#### Your goal
Type out the full set of entries again, unchanged.

Saved data entries
□ □ □
File: src/sv/swt_pkg.sv
`default_nettype none
package swt_pkg;

   localparam logic [7:0] CH_BACKSLASH = 8'h5C;
   localparam logic [7:0] CH_SQUOTE    = 8'h27;
   localparam logic [7:0] CH_DQUOTE    = 8'h22;
   localparam logic [7:0] CH_DOLLAR    = 8'h24;
   localparam logic [7:0] CH_SPACE     = 8'h20;
   localparam logic [7:0] CH_TAB       = 8'h09;
   localparam logic [7:0] CH_CR        = 8'h0D;

   localparam int unsigned MAX_RESULTS = 3;

   // Quoting state carried from one byte to the next.
   typedef struct packed {
      logic escape_next;
      logic in_single;
      logic in_double;
      logic pending_backslash;
      logic word_open;
   } tok_state_type;

   typedef struct packed {
      logic [7:0] out_byte;
      logic       word_end;
   } res_entry_type;

   // All results caused by one input byte, entry 0 delivered first.
   typedef struct packed {
      logic [1:0]          count;
      res_entry_type [2:0] entry;
   } res_set_type;

   function automatic res_set_type push_result(res_set_type s, logic [7:0] b, logic e);
      res_set_type r;
      r = s;
      if (s.count != 2'd3) begin
         r.entry[s.count].out_byte = b;
         r.entry[s.count].word_end = e;
         r.count                   = s.count + 2'd1;
      end
      return r;
   endfunction

   function automatic logic is_space(logic [7:0] b);
      return (b == CH_SPACE) || (b >= CH_TAB && b <= CH_CR);
   endfunction

endpackage
`default_nettype wire

File: src/sv/swt_if.sv
`default_nettype none
interface swt_req_if;
   logic       valid;
   logic       ready;
   logic [7:0] in_byte;
   logic       end_of_input;

   modport source (output valid, output in_byte, output end_of_input, input ready);
   modport sink   (input valid, input in_byte, input end_of_input, output ready);
endinterface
□ □ □
#### Answer below
File: src/sv/swt_pkg.sv
`default_nettype none
package swt_pkg;

   localparam logic [7:0] CH_BACKSLASH = 8'h5C;
   localparam logic [7:0] CH_SQUOTE    = 8'h27;
   localparam logic [7:0] CH_DQUOTE    = 8'h22;
   localparam logic [7:0] CH_DOLLAR    = 8'h24;
   localparam logic [7:0] CH_SPACE     = 8'h20;
   localparam logic [7:0] CH_TAB       = 8'h09;
   localparam logic [7:0] CH_CR        = 8'h0D;

   localparam int unsigned MAX_RESULTS = 3;

   // Quoting state carried from one byte to the next.
   typedef struct packed {
      logic escape_next;
      logic in_single;
      logic in_double;
      logic pending_backslash;
      logic word_open;
   } tok_state_type;

   typedef struct packed {
      logic [7:0] out_byte;
      logic       word_end;
   } res_entry_type;

   // All results caused by one input byte, entry 0 delivered first.
   typedef struct packed {
      logic [1:0]          count;
      res_entry_type [2:0] entry;
   } res_set_type;

   function automatic res_set_type push_result(res_set_type s, logic [7:0] b, logic e);
      res_set_type r;
      r = s;
      if (s.count != 2'd3) begin
         r.entry[s.count].out_byte = b;
         r.entry[s.count].word_end = e;
         r.count                   = s.count + 2'd1;
      end
      return r;
   endfunction

   function automatic logic is_space(logic [7:0] b);
      return (b == CH_SPACE) || (b >= CH_TAB && b <= CH_CR);
   endfunction

endpackage
`default_nettype wire

File: src/sv/swt_if.sv
`default_nettype none
interface swt_req_if;
   logic       valid;
   logic       ready;
   logic [7:0] in_byte;
   logic       end_of_input;

   modport source (output valid, output in_byte, output end_of_input, input ready);
   modport sink   (input valid, input in_byte, input end_of_input, output ready);
endinterface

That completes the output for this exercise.